Photo credit: Giordano Cipriani, Getty Images; Illustration by Civil Eats

At the time, MSC publicly rejected the role of governments, centering the roles of consumers, environmental groups, and industry instead. A 1996 paper by MSC founder Michael Sutton featured a prominent epigraph from the Secretary General of the U.N. Environment Program (UNEP) stating simply, “The market is replacing our democratic institutions as the key determinant in our society.”

“Walmart’s partnership with MSC turned certification from a value-added product to a necessity for its seafood suppliers. Those businesses now had to pay for the MSC certification process.”

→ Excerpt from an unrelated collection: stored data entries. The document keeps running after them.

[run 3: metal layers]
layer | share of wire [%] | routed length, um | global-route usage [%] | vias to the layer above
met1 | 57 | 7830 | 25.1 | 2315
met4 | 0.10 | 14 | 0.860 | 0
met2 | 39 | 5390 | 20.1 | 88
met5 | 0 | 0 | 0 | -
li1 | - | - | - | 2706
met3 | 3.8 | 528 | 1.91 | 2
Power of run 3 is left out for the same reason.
`src/rtl/ess_pkg.sv`:
```
// Package of constants and carrier types for the exception state status block
package ess_pkg;
  localparam int EXC_W = 6;
  localparam int DATA_W = 32;
  localparam int ADDR_W = 4;
  // Exception numbers
  localparam logic [5:0] EXC_NONE = 6'h00;
  localparam logic [5:0] EXC_NMI = 6'h02;
  localparam logic [5:0] EXC_HARD = 6'h03;
  localparam logic [5:0] EXC_MEM = 6'h04;
  localparam logic [5:0] EXC_BUS = 6'h05;
  localparam logic [5:0] EXC_USAGE = 6'h06;
  localparam logic [5:0] EXC_SVC = 6'h0b;
  localparam logic [5:0] EXC_PENDSVC = 6'h0e;
  localparam logic [5:0] EXC_TICK = 6'h0f;
  localparam logic [5:0] EXC_IRQ0 = 6'h10;
  localparam logic [5:0] EXC_MAX = 6'h3b;
  localparam logic [5:0] IRQ_OFFSET = 6'h10;
  localparam int NUM_EXC = 64;
  // Register map (byte addresses)
  localparam logic [3:0] ADDR_STATE = 4'h0;
  localparam logic [3:0] ADDR_PRIO = 4'h4;
  localparam logic [3:0] ADDR_IRQIDX = 4'h8;
  // Field positions of the state register
  localparam int ACT_LSB = 0;
  localparam int RET_BIT = 11;
  localparam int PEND_LSB = 12;
  // Reset values, priority constants and priority register fields
  localparam logic [5:0] ACT_RESET = 6'h00;
  localparam logic [5:0] PEND_RESET = 6'h00;
  localparam logic RET_RESET = 1'b0;
  localparam logic [7:0] PRIO_RESET = 8'h00;
  localparam logic [7:0] PRIO_LOWEST = 8'hff;
  localparam logic [7:0] BASE_PRIORITY_MASK_OFF = 8'h00;
  localparam int PRIO_LSB = 0;
  localparam int FAULT_DISABLE_MASK_BIT = 8;
  typedef struct packed {
    logic cyc;
    logic stb;
    logic we;
    logic [3:0] sel;
    logic [3:0] adr;
    logic [31:0] dat;
  } ess_wb_req_t;
  typedef struct packed {
    logic ack;
    logic [31:0] dat;
  } ess_wb_rsp_t;
endpackage

```
`src/rtl/ess_exception_state_status.sv`:
```
// Exception state status registers with a classic Wishbone slave
//
// Local design decisions: the address map and register access over Wishbone.
`timescale 1ns/10ps
module ess_exception_state_status #(
  parameter int NUM_IRQ = 44
) (
  input wire logic sys_clk,
  input wire logic rst_n,
  input wire ess_pkg::ess_wb_req_t wbReq,
  output ess_pkg::ess_wb_rsp_t wbRsp,
  input wire logic [5:0] handlerExceptionNumber,
  input wire logic [63:0] activeMask,
  input wire logic [63:0] pendingMask,
  input wire logic [63:0] enableMask,
  input wire logic [511:0] priorityLevels,
  output logic [5:0] activeVectorNumber,
  output logic [5:0] pendingVectorNumber,
  output logic returnToBaseFlag,
  output logic [5:0] irqIndex,
  output logic irqIndexValid
);
  // Elaboration check of the interrupt count
  if (NUM_IRQ < 1 || NUM_IRQ > 44) begin : g_bad_num_irq
    $error("NUM_IRQ out of range");
  end

  function automatic logic isImpl(input logic [5:0] n);
    return (n <= ess_pkg::EXC_MAX) && (n < ess_pkg::EXC_IRQ0 + 6'(NUM_IRQ)
      || n < ess_pkg::EXC_IRQ0);
  endfunction

  function automatic logic isFaultOrNmi(input logic [5:0] n);
    return (n >= ess_pkg::EXC_NMI) && (n <= ess_pkg::EXC_USAGE);
  endfunction

  // Nmi and faults, service calls, tick and implemented external vectors from 0x10
  function automatic logic isEncoded(input logic [5:0] n);
    return isFaultOrNmi(n) || n == ess_pkg::EXC_SVC || n == ess_pkg::EXC_PENDSVC
      || n == ess_pkg::EXC_TICK || (n >= ess_pkg::EXC_IRQ0 && isImpl(n));
  endfunction

  logic [7:0] basePriorityMask;
  logic faultDisableMask;
  logic wbAck;
  logic [31:0] wbDat;

  // Active exceptions that count toward the flag
  logic [63:0] countedActive;
  always_comb begin
    countedActive = 64'h0;
    for (int i = 0; i < ess_pkg::NUM_EXC; i++) begin
      countedActive[i] = activeMask[i] && !isFaultOrNmi(6'(i)) && isEncoded(6'(i))
        && 6'(i) != handlerExceptionNumber;
    end
  end

  logic [6:0] otherActive;
  always_comb begin
    otherActive = 7'h00;
    for (int i = 0; i < ess_pkg::NUM_EXC; i++) begin
      if (countedActive[i]) begin
        otherActive = otherActive + 7'h01;
      end
    end
  end

  // Flag set when no other active exception apart from nmi and faults
  wire logic next_returnToBase = (otherActive == 7'h00);

  logic [5:0] bestNum;
  logic [7:0] bestPrio;
  logic bestFound;
  always_comb begin
    bestNum = ess_pkg::EXC_NONE;
    bestPrio = ess_pkg::PRIO_LOWEST;
    bestFound = 1'b0;
    for (int i = 0; i < ess_pkg::NUM_EXC; i++) begin
      // Fault mask blocks all but nmi; base priority gates by level
      if (pendingMask[i] && enableMask[i] && isEncoded(6'(i))
          && !(faultDisableMask && 6'(i) != ess_pkg::EXC_NMI)
          && (basePriorityMask == ess_pkg::BASE_PRIORITY_MASK_OFF || 6'(i) == ess_pkg::EXC_NMI
              || 6'(i) == ess_pkg::EXC_HARD
              || priorityLevels[i*8 +: 8] < basePriorityMask)
          && (!bestFound || priorityLevels[i*8 +: 8] < bestPrio)) begin
        bestNum = 6'(i);
        bestPrio = priorityLevels[i*8 +: 8];
        bestFound = 1'b1;
      end
    end
  end

  // Active vector mirrors the handler number when it is encoded, zero otherwise
  wire logic [5:0] next_active = isEncoded(handlerExceptionNumber)
    ? handlerExceptionNumber : ess_pkg::EXC_NONE;
  wire logic next_irqValid = (next_active >= ess_pkg::EXC_IRQ0);
  wire logic [5:0] next_irqIndex = next_irqValid
    ? 6'(next_active - ess_pkg::IRQ_OFFSET) : 6'h00;

  // Bus decode
  wire logic busReq = wbReq.cyc && wbReq.stb && !wbAck;
  wire logic busWrite = busReq && wbReq.we;
  wire logic hitPrio = wbReq.adr == ess_pkg::ADDR_PRIO;
  wire logic [31:0] stateWord = {14'h0000, pendingVectorNumber, returnToBaseFlag,
    5'h00, activeVectorNumber};
  wire logic [31:0] prioWord = {23'h000000, faultDisableMask, basePriorityMask};
  wire logic [31:0] idxWord = {25'h0000000, irqIndexValid, irqIndex};
  wire logic [31:0] next_wbDat = (wbReq.adr == ess_pkg::ADDR_STATE) ? stateWord
    : hitPrio ? prioWord
    : (wbReq.adr == ess_pkg::ADDR_IRQIDX) ? idxWord : 32'h00000000;

  always_ff @(posedge sys_clk or negedge rst_n) begin
    if (!rst_n) begin
      basePriorityMask <= ess_pkg::PRIO_RESET;
      faultDisableMask <= 1'b0;
    end else if (busWrite && hitPrio) begin
      if (wbReq.sel[0]) begin
        basePriorityMask <= wbReq.dat[ess_pkg::PRIO_LSB +: 8];
      end
      if (wbReq.sel[1]) begin
        faultDisableMask <= wbReq.dat[ess_pkg::FAULT_DISABLE_MASK_BIT];
      end
    end
  end

  always_ff @(posedge sys_clk or negedge rst_n) begin
    if (!rst_n) begin
      wbAck <= 1'b0;
      wbDat <= 32'h00000000;
    end else begin
      wbAck <= busReq;
      wbDat <= busReq ? next_wbDat : 32'h00000000;
    end
  end

  // Status registered from the live program status
  always_ff @(posedge sys_clk or negedge rst_n) begin
    if (!rst_n) begin
      activeVectorNumber <= ess_pkg::ACT_RESET;
      pendingVectorNumber <= ess_pkg::PEND_RESET;
      returnToBaseFlag <= ess_pkg::RET_RESET;
      irqIndex <= 6'h00;
      irqIndexValid <= 1'b0;
    end else begin
      // Thread mode reads zero via the mirror
      activeVectorNumber <= next_active;
      pendingVectorNumber <= bestNum;
      // Flag follows live state, meaningful in handlers only
      returnToBaseFlag <= next_returnToBase;
      irqIndex <= next_irqIndex;
      irqIndexValid <= next_irqValid;
    end
  end

  assign wbRsp.ack = wbAck;
  assign wbRsp.dat = wbDat;
endmodule

```
**config.mk**
```make
export PLATFORM = sky130hd
export DESIGN_NAME = srb_bank
export DESIGN_NICKNAME = d
export VERILOG_FILES = /design/src/srb_pkg.sv /design/src/srb_ram.sv /design/src/srb_conv.sv /design/src/srb_bank.sv
export SDC_FILE = /design/constraint.sdc
export NUM_CORES = 2
export LEC_CHECK = 0
export ABC_AREA = 1
export BUFFER_PORTS_ARGS = -buffer_cell sky130_fd_sc_hd__buf_2
export CORE_ASPECT_RATIO = 1.2
export CORE_MARGIN = 8
export CORE_UTILIZATION = 60
export CTS_CLUSTER_DIAMETER = 50
export DETAILED_ROUTE_END_ITERATION = 10
export PLACE_DENSITY = 0.77
export SLEW_MARGIN = 10
export SYNTH_ARGS = -nofsm -noshare
export SYNTH_HDL_FRONTEND = slang
export SYNTH_SLANG_ARGS = --single-unit
```
**constraint.sdc**
```tcl
create_clock -name pclk -period 3.2 [get_ports pclk]
set_input_delay 0.32 -clock pclk [delete_from_list [all_inputs] [get_ports pclk]]
set_output_delay 0.32 -clock pclk [all_outputs]
set_load 0.05 [all_outputs]
```
`config.mk`:
```
export PLATFORM = sky130hd
export DESIGN_NAME = dbl_ctrl
export DESIGN_NICKNAME = d
export VERILOG_FILES = /design/src/rtl/dbl_burst_decode.v /design/src/rtl/dbl_ctrl.v
export VERILOG_INCLUDE_DIRS = /design/src /design/src/rtl
export SDC_FILE = /design/constraint.sdc
export NUM_CORES = 1
export LEC_CHECK = 0
export ABC_AREA = 1
export BUFFER_PORTS_ARGS = -buffer_cell sky130_fd_sc_hd__buf_2
export CAP_MARGIN = 30
export CORE_MARGIN = 3
export CORE_UTILIZATION = 39
export DETAILED_ROUTE_END_ITERATION = 16
export PLACE_DENSITY_LB_ADDON = 0.08
export SETUP_SLACK_MARGIN = 0.4
export SYNTH_ARGS = -nofsm -noshare
export SYNTH_HDL_FRONTEND = slang
export SYNTH_SLANG_ARGS = --single-unit
```
`constraint.sdc`:
```
create_clock -name mclk -period 1.7 [get_ports mclk]
set_clock_uncertainty 0.1 [all_clocks]
set_input_delay 0.51 -clock mclk [delete_from_list [all_inputs] [get_ports mclk]]
set_output_delay 0.51 -clock mclk [all_outputs]
set_load 0.005 [all_outputs]
```
`src/rtl/dbl_defines.vh`:
```
// Constants for the DMA burst / link-test control register block.
// Assumes inclusion by bare name from design files under rtl/.
`ifndef DBL_DEFINES_VH
`define DBL_DEFINES_VH

// ************************************************************
// Register map (Avalon word addresses, byte address = 4 * index)
// ************************************************************
`define DBL_ADDR_W 4
`define DBL_IDX_CTRL 4'h0
`define DBL_IDX_MODE 4'h1
`define DBL_IDX_BASE 4'h2

// ************************************************************
// Field positions of the control register
// ************************************************************
`define DBL_BIT_UNLOCK 7
`define DBL_BIT_RSVD6 6
`define DBL_BIT_LINK 5
`define DBL_BURST_HI 1
`define DBL_BURST_LO 0
`define DBL_CTRL_RESET 8'h80
`define DBL_CTRL_WMASK 8'hA3

// ************************************************************
// Host I/O offset that steps the base select
// ************************************************************
`define DBL_IO_OFS_W 5
`define DBL_IO_STEP_OFS 5'h12

// ************************************************************
// Interface modes on the mode input
// ************************************************************
`define DBL_MODE_W 2
`define DBL_MODE_PCCARD 2'h0
`define DBL_MODE_ISA_JL 2'h1
`define DBL_MODE_ISA_JP 2'h2
`define DBL_MODE_GP 2'h3

// ************************************************************
// Burst field decode values
// ************************************************************
`define DBL_BURST_CODE_1 2'h0
`define DBL_BURST_CODE_4 2'h1
`define DBL_BURST_CODE_18 2'h2
`define DBL_BURST_CODE_12 2'h3
`define DBL_CNT_W 5
`define DBL_CNT_1 5'h01
`define DBL_CNT_4 5'h04
`define DBL_CNT_18 5'h12
`define DBL_CNT_12 5'h0C

`define DBL_SEL_W 3
`define DBL_SEL_RESET 3'h0

`endif

```
`src/rtl/dbl_burst_decode.v`:
```
// Decoder from the two-bit burst field to a maximum transfer count.
// Assumes a purely combinational context; the caller registers the result.
`timescale 1ns/1ps
`default_nettype none
`include "dbl_defines.vh"

module dbl_burst_decode (
    input wire [1:0] burst_field,
    input wire [`DBL_MODE_W-1:0] if_mode,
    output reg [`DBL_CNT_W-1:0] burst_count
);
    // ************************************************************
    // Field decode
    // ************************************************************
    // Card mode always gets single transfers; the field has no effect there
    always @* begin
        if (if_mode == `DBL_MODE_PCCARD) begin
            burst_count = `DBL_CNT_1;
        end else begin
            case (burst_field)
                `DBL_BURST_CODE_1: burst_count = `DBL_CNT_1;
                `DBL_BURST_CODE_4: burst_count = `DBL_CNT_4;
                `DBL_BURST_CODE_18: burst_count = `DBL_CNT_18;
                `DBL_BURST_CODE_12: burst_count = `DBL_CNT_12;
                default: burst_count = `DBL_CNT_1;
            endcase
        end
    end
endmodule
`default_nettype wire

```
`src/rtl/dbl_ctrl.v`:
```
// DMA burst / link-test / base-unlock control register with Avalon-MM slave.
// Assumes a host I/O decoder that pulses io_rd with its offset, and
// a mode input from the strap logic, both synchronous to mclk.
//
// Register access over Avalon-MM and the address map were chosen for this implementation.
`timescale 1ns/1ps
`default_nettype none
`include "dbl_defines.vh"

module dbl_ctrl (
    input wire mclk,
    input wire srst,
    input wire [`DBL_ADDR_W-1:0] avs_address,
    input wire avs_read,
    input wire avs_write,
    input wire [31:0] avs_writedata,
    input wire [3:0] avs_byteenable,
    output reg [31:0] avs_readdata,
    output wire avs_waitrequest,
    output reg [1:0] avs_response,
    input wire [`DBL_MODE_W-1:0] if_mode,
    input wire io_rd,
    input wire [`DBL_IO_OFS_W-1:0] io_offset,
    output reg [`DBL_SEL_W-1:0] io_base_select,
    output reg link_test_run,
    output reg [`DBL_CNT_W-1:0] dma_burst_count
);
    // ************************************************************
    // Storage
    // ************************************************************
    reg [7:0] dma_burst_link_control_q; // Control register
    reg [7:0] dma_burst_link_control_d; // Its next value
    reg [`DBL_SEL_W-1:0] sel_d; // Next base select
    reg ack_q; // Answer pulse, drops waitrequest
    wire [`DBL_CNT_W-1:0] burst_dec; // Decoded burst count
    wire access; // Read or write pending
    wire wr_fire; // Write takes effect this edge
    wire step_hit; // Qualified stepping read

    // ************************************************************
    // Bus handshake
    // ************************************************************
    // One wait cycle per access gives a registered read path
    assign access = avs_read | avs_write;
    assign avs_waitrequest = access & ~ack_q;
    assign wr_fire = avs_write & ack_q;

    // Ack toggles so back-to-back requests each wait one cycle
    always @(posedge mclk) begin
        if (srst) begin
            ack_q <= 1'b0;
        end else begin
            ack_q <= access & ~ack_q;
        end
    end

    // ************************************************************
    // Control register next value
    // ************************************************************
    // Only byte lane 0 carries data; reserved bits are forced low
    always @* begin
        dma_burst_link_control_d = dma_burst_link_control_q;
        if (wr_fire && avs_address == `DBL_IDX_CTRL && avs_byteenable[0]) begin
            dma_burst_link_control_d = avs_writedata[7:0] & `DBL_CTRL_WMASK;
        end
    end

    always @(posedge mclk) begin
        if (srst) begin
            dma_burst_link_control_q <= `DBL_CTRL_RESET;
        end else begin
            dma_burst_link_control_q <= dma_burst_link_control_d;
        end
    end

    // ************************************************************
    // Base select stepping
    // ************************************************************
    // Wraps through all eight bases; software walks until it finds itself
    assign step_hit = io_rd && io_offset == `DBL_IO_STEP_OFS
        && dma_burst_link_control_q[`DBL_BIT_UNLOCK]
        && if_mode == `DBL_MODE_ISA_JL;

    always @* begin
        sel_d = io_base_select;
        if (step_hit) begin
            sel_d = io_base_select + 3'h1;
        end
    end

    always @(posedge mclk) begin
        if (srst) begin
            io_base_select <= `DBL_SEL_RESET;
        end else begin
            io_base_select <= sel_d;
        end
    end

    // ************************************************************
    // Outputs to transceiver and DMA engine
    // ************************************************************
    dbl_burst_decode u_dec (
        .burst_field(dma_burst_link_control_q[`DBL_BURST_HI:`DBL_BURST_LO]),
        .if_mode(if_mode),
        .burst_count(burst_dec)
    );

    // Registered so downstream sees no decode glitches
    always @(posedge mclk) begin
        if (srst) begin
            link_test_run <= 1'b1;
            dma_burst_count <= `DBL_CNT_1;
        end else begin
            link_test_run <= ~dma_burst_link_control_q[`DBL_BIT_LINK];
            dma_burst_count <= burst_dec;
        end
    end

    // ************************************************************
    // Read path
    // ************************************************************
    // Unmapped addresses read zero with SLVERR response
    always @(posedge mclk) begin
        if (srst) begin
            avs_readdata <= 32'h00000000;
            avs_response <= 2'h0;
        end else if (access & ~ack_q) begin
            avs_response <= 2'h0;
            case (avs_address)
                `DBL_IDX_CTRL: begin
                    avs_readdata <= {24'h000000, dma_burst_link_control_q};
                end
                `DBL_IDX_MODE: begin
                    avs_readdata <= {30'h00000000, if_mode};
                end
                `DBL_IDX_BASE: begin
                    avs_readdata <= {29'h00000000, io_base_select};
                end
                default: begin
                    avs_readdata <= 32'h00000000;
                    avs_response <= 2'h2;
                end
            endcase
        end
    end
endmodule
`default_nettype wire

```
# After elaboration in Yosys (flattened, before gate mapping)

Cells that the tools add are included.

Flip-flop bits (word level): 48
Memory bits (read-only): 0
Memories kept: 0
Output and inout bits: 44
Latch bits: 0
RAM bits: 0

Reduce and logical (&&, ||, !) cells: 10
Multipliers: 0
$lt $le $gt $ge: 0
Shifts and indexed selects: 0
Bitwise operators: 5
Muxes and demuxes: 3
Add/subtract/negate cells: 1
Div/mod/pow operators: 0
Equal/unequal tests: 7

Operators with widths:

| operator                                                         | count |
|---|---|
| 8-bit one-hot mux with 3 select lines                            | 1 |
| 5-bit one-hot mux with 4 select lines                            | 1 |
| 5-bit == test (second input constant)                            | 1 |
| 1-bit logical AND                                                | 5 |
| 2-bit by 1-bit == test with 1-bit output (second input constant) | 2 |
| 2-bit == test (second input constant)                            | 2 |
| 4-bit by 1-bit == test with 1-bit output (second input constant) | 1 |
| 4-bit by 2-bit == test with 1-bit output (second input constant) | 1 |
| 2-bit logical NOT                                                | 2 |
| 4-bit logical NOT                                                | 1 |
| 3-bit by 1-bit adder with 3-bit output (second input constant)   | 1 |
| 3-bit OR reduction                                               | 1 |
| 1-bit bitwise AND                                                | 2 |
| 2-bit 2-to-1 mux                                                 | 1 |
| 1-bit NOT                                                        | 2 |
| 2-bit OR reduction                                               | 1 |
| 1-bit OR                                                         | 1 |

# Logic depth before layout (Yosys ltp)

Word-level depth: 4
Gate-level depth with buffers: 7
Mapped depth without buffers: 7

# Cells and area by module

Synthesis repeated with hierarchy kept, for this count alone.

Cells, all modules: 153
Area total of the unflattened synthesis: 1156.1 µm²

Modules (own cells, without submodules):

| module           | cells an instance | area each (µm²) | times used |
|---|---|---|---|
| dbl_ctrl         | 139               | 1097.3          | 1 |
| dbl_burst_decode | 14                | 58.8            | 1 |

# Worst setup path after synthesis

No wires, ideal clock.

Path type: input to output
From: input avs_write
To: output avs_waitrequest
Stages: 2
Data arrival time: 0.814 ns
Path slack: 0.276 ns
Cells stage by stage: o21bai_4 -> inv_1

Cells in the longest elaborated chain, start to end: 2

Ends and longest elaborated chain:

| item               | RTL line      | text |
|---|---|---|
| start: declaration | dbl_ctrl.v:15 | `input wire avs_write,` |
| 1-bit OR           | dbl_ctrl.v:44 | `assign access = avs_read \| avs_write;` |
| 1-bit bitwise AND  | dbl_ctrl.v:45 | `assign avs_waitrequest = access & ~ack_q;` |
| end: declaration   | dbl_ctrl.v:19 | `output wire avs_waitrequest,` |

No other way between the ends.

# Final worst setup path

From: register ack_q
To: output avs_waitrequest

Cells in the longest elaborated chain, start to end: 2

Ends and longest elaborated chain:

| item                     | RTL line      | text |
|---|---|---|
| start: declaration       | dbl_ctrl.v:34 | `reg ack_q;` |
| start signal: assignment | dbl_ctrl.v:53 | `ack_q <= access & ~ack_q;` |
| 1-bit NOT                | dbl_ctrl.v:45 |  |
| 1-bit bitwise AND        | dbl_ctrl.v:45 |  |

No other way between the ends.

==> key figures <==
Synthesis
  • Sequential-to-total area share from yosys stat: 0.369
  • Number of enable flip-flop cells after synthesis: 0
  • Ys async rst share: 0
  • Mean Syn Cell Area: 7.93 µm²
  • Cell Area, Synth: 1030 µm²
  • YS warnings: 0
  • Ys flop type: dfxtp_1
  • Unique masters post-synth: 26
  • Post-Synthesis Cells: 130
  • Number of synthesized register bits: 19

Timing
  • Final Hold Fails: 0
  • Slew Viols, Final: 0
  • FMAX: 0.637 GHz
  • Period utilisation layout: 0.923
  • Period minus WS final: 1.57 ns
  • Setup_tns: 0 ns
  • Setup violators final: 0
  • RSZ-0062 raised after global routing: yes

Clocking
  • CTS Sinks: 19
  • Clk root buf: clkbuf_4
  • CTS buffer count: 3
  • Clock Tree Buf Depth: 2
  • # hold bufs at CTS: 0
  • Worst-skew pair later-pin latency: 0.30 ns
  • CTS tree: yes
  • Clock Pin Slew Worst Setup and Hold Paths: 0.12 ns
  • Htree depth: 1

Placement
  • Cell Count Post-Placement: 195
  • Detailed Place HPWL: 1.69 mm
  • Placer Congestion: 0.759
  • PortBufs: 36

Worst setup path
  • Critical path class: reg2out
  • CP Data Arrival Time: 0.96 ns
  • Crit Path Max Fanout: 2
  • Setup crit start kind: flop
  • CP required: 1.09 ns
  • Crit end category: output port

Finish
  • Antenna diodes: 0
  • Share of post-route cells with drive strength above 1: 0.387
  • Layout Cells excl Fill: 203
  • Most common cell after layout, fill and taps aside: buf_2
  • Most frequent cells in the layout: buf_2, conb_1, nor2_1, nand2_1, nand3_1
  • Area grow syn2layout: 18.9%
  • Nets: 227

Flow run
  • Max-cap viol count: 0

Pwr
  • Leakage: 0.647 nW
  • VDD IR-drop max: 450 µV
  • Pwr Total: 0.000806 W
  • Pwr dens: 657 nW/µm²

Floorplanning
  • Core Area: 2500 µm²
  • IO Pins: 96
  • Die Width: 57.4 µm
  • Initial Utilization: 0.412
  • Die area: 3300 µm²
  • Die height: 57.4 µm
  • Number of cell rows: 18

Routing
  • Drc violations: 0
  • DR vias/cell: 4.28
  • Via Count: 868
  • Antenna Nets Post-Route: 0
  • WL/cell: 10.2 µm
  • Detailed Routing Iterations Pass 1: 4
  • Number of DRC markers in iteration 0: 21
  • Total wire length: 2.07 mm

GRT
  • GR Overflow Total: 0
  • Vias in the first global route: 741
  • All-layer global routing usage: 0.125
  • Initial antenna violation count: 0
  • First-pass GRT wire length: 3.17 mm
  • Largest net degree at the start of global routing: 12

Min path
  • Hold WC Path Type: in2reg

Run status
  • Status: finished, final reports clean
==> final timing paths <==
path | start | end | slack [ns] | depth (start not counted)
max | ack_q | avs_waitrequest | 0.13 | 3
min | avs_writedata[7] | dma_burst_link_control_q[7] | 0.32 | 3
max reg2reg | io_base_select[0] | io_base_select[2] | 0.51 | 5
min reg2reg | dma_burst_link_control_q[5] | link_test_run | 0.34 | 1
==> final cells by class <==
class,instances,area [µm²]
repair buffers,42,238
clock inverters,1,5.00
fillers,268,1270
well taps,30,37.5
multi-input cells,100,499
flip-flops and latches,19,394
inverters,8,30.0
clock buffers,3,22.5
==> registers in the layout, summed over array words and instances, names as in the netlist <==
register / cells
ack_q: 1
dma_burst_link_control_q: 4
dma_burst_count: 4
io_base_select: 3
link_test_run: 1
avs_readdata: 5
avs_response: 1
==> metal layers <==
layer  GRT usage  routed length [µm]  share of wire  vias to the layer above
li1            -                   -              -                      456
met4      0.0298                  11         0.0053                        0
met2       0.202                 970           0.47                       32
met3      0.0520                 194          0.094                        2
met5           0                   0              0                        -
met1       0.153                 892           0.43                      378
==> timing repair <==
item / CTS / global route
resized for setup: 11 / 2
buffers inserted: 4 / 0
endpoints found under the setup margin: 16 / 16
==> critical path, stage by stage, from the launching register on <==
cell      delay [ns]
dfxtp_2         0.34
o21bai_4        0.17
inv_2           0.07
buf_6           0.09
==> power by group <==
part / internal [W] / switching (W) / total [W]
Sequential: 0.000453 / 0.00000338 / 0.000457
Combinational: 0.0000471 / 0.0000702 / 0.000117
Clock: 0.0000876 / 0.000144 / 0.000232
==> cells in the mapped netlist (2+ instances only) <==
library cell / n / area share
buf_4: 29 / 0.21
dfxtp_1: 19 / 0.37
nor2_1: 17 / 0.062
nand2_1: 14 / 0.051
nand3_1: 12 / 0.058
a21oi_1: 7 / 0.034
inv_1: 7 / 0.025
nor3_1: 3 / 0.015
o21ai_0: 3 / 0.015
nand4_1: 2 / 0.012
nor2_2: 2 / 0.012
==> cells by family (layout without fill, tap and decap cells) <==
group	count (synthesis)	after routing	share of synthesized area
and+or+nand+nor	54	54	0.261
xor gates and xnor gates	1	1	0.00850
adders and majority gates	1	1	0.0121
other	1	28	0.00364
DFF	19	19	0.369
AOI/OAI and AO/OA	16	16	0.101
buffers and inverters	38	54	0.245
==> stage by stage <==
| stage | cell area (µm²) | util | setup WS, ns | hold WS (ns) |
|---|---|---|---|---|
| floorplan | 1130 | - | 0.307 | 0.285 |
| global placement | 1140 | 0.457 | 0.122 | 0.304 |
| detailed placement | 1140 | 0.457 | 0.127 | 0.309 |
| CTS | 1220 | 0.487 | 0.121 | 0.325 |
| global route | 1230 | 0.490 | 0.0843 | 0.326 |
| finish | 1230 | 0.490 | 0.130 | 0.322 |
No activity file was read; power rests on OpenSTA's default activity.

Despite UNEP’s warning tone, Sutton saw this not as a problem, but as an opportunity; the state had failed to manage fisheries sustainably, so it was time to let market forces work their magic. “Government, laws, and treaties aside,” Sutton wrote, “the market will begin to determine the means of fish production.” This pro-market belief fit well with their future partners at Walmart: the Walton family, who own a controlling share of Walmart and whose eponymous Walton Family Foundation was garnering a reputation in the early 2000s for supporting free market causes, including charter schools and school vouchers.

Walmart wasn’t the first retailer to adopt MSC certifications, but it was the biggest, and where Walmart went, other industry players followed. Walmart’s partnership with MSC turned MSC certification from a value-added product to a necessity for its seafood suppliers. Those businesses now had to pay for the MSC certification process (a cost MSC estimates between $15 to $120,000 in consultant fees), if they wanted to keep selling to Walmart (as well as an additional 0.5 percent in royalty fees to MSC if they want to use the MSC logo).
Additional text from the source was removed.